→ **Directions**: Going line by line through the records below, count those containing the word "scaled", then give only the count.

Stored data
----------

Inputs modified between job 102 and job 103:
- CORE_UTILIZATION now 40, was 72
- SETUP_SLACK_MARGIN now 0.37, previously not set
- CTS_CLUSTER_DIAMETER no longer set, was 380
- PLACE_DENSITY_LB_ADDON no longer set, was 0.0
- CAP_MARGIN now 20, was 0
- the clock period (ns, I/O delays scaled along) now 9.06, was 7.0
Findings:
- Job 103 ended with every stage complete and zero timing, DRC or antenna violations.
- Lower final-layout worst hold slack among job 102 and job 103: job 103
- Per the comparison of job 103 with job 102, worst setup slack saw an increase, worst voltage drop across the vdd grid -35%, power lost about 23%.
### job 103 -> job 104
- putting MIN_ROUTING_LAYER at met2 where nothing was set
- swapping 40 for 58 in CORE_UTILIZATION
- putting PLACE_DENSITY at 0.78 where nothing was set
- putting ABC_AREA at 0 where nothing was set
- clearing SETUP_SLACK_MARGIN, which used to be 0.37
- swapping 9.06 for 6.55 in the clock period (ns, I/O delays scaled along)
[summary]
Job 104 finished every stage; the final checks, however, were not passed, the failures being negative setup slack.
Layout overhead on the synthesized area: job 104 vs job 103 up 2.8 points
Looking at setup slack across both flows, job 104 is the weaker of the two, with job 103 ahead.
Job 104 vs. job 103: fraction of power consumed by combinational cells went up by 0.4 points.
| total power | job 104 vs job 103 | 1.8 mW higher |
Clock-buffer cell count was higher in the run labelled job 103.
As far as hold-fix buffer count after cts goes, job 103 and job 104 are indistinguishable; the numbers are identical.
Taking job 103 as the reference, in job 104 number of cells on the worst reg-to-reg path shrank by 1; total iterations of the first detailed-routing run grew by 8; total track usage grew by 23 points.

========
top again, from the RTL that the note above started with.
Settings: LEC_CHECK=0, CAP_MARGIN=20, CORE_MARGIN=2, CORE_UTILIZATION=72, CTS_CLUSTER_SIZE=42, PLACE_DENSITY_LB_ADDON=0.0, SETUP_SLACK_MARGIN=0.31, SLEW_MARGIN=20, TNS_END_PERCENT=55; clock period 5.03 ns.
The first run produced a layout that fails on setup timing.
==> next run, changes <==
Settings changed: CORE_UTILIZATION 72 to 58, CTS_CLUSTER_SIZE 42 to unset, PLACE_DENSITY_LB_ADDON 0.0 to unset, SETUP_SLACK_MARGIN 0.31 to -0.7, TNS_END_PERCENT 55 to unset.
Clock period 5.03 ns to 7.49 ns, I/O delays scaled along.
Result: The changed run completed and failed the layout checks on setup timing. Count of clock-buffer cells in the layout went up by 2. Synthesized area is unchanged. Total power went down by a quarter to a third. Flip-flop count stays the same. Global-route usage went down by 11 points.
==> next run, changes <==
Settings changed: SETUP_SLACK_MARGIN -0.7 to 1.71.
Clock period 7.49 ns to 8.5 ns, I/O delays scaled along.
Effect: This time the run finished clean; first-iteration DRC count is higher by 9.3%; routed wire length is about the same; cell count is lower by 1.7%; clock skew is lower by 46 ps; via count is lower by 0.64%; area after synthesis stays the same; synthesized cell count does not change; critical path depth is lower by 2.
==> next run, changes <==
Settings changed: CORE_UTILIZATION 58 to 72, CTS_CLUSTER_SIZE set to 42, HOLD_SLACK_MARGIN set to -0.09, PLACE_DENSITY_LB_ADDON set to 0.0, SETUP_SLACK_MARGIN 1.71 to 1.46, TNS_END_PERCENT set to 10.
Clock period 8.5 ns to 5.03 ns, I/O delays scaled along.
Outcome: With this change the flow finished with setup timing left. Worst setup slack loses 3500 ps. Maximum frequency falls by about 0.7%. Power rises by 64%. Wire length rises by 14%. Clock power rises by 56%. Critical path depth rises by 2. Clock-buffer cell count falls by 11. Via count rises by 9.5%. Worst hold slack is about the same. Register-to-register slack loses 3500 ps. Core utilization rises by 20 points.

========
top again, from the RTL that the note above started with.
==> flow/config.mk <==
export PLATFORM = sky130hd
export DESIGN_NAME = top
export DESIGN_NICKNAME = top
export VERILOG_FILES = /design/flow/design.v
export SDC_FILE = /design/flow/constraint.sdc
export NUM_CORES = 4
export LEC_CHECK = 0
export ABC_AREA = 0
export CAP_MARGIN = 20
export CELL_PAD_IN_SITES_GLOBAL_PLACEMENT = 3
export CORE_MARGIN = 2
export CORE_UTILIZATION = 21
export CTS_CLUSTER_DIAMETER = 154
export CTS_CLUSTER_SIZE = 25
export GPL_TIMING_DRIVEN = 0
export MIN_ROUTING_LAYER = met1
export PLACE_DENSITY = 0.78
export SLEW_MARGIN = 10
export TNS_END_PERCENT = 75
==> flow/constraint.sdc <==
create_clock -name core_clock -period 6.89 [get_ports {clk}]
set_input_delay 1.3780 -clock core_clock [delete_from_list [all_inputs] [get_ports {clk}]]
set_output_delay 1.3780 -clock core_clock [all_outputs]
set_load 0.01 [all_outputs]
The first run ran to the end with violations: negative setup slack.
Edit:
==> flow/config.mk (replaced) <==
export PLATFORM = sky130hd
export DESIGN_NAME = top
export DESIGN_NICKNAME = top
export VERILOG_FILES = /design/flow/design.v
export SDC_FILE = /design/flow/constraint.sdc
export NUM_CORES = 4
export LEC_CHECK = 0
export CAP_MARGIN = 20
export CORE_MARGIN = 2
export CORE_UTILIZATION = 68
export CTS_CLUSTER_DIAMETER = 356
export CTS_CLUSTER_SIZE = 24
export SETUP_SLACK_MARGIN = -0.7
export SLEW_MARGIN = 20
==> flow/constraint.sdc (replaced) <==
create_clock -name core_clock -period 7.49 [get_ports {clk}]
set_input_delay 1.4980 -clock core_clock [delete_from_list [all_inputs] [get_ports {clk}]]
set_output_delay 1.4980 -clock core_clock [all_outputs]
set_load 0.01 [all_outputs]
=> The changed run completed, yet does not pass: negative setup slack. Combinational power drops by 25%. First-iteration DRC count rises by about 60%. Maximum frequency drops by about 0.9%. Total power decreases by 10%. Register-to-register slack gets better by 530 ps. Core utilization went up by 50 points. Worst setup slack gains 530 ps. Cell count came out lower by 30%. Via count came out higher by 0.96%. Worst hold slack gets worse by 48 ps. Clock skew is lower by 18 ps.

----------

→ **Exercise solution**: 5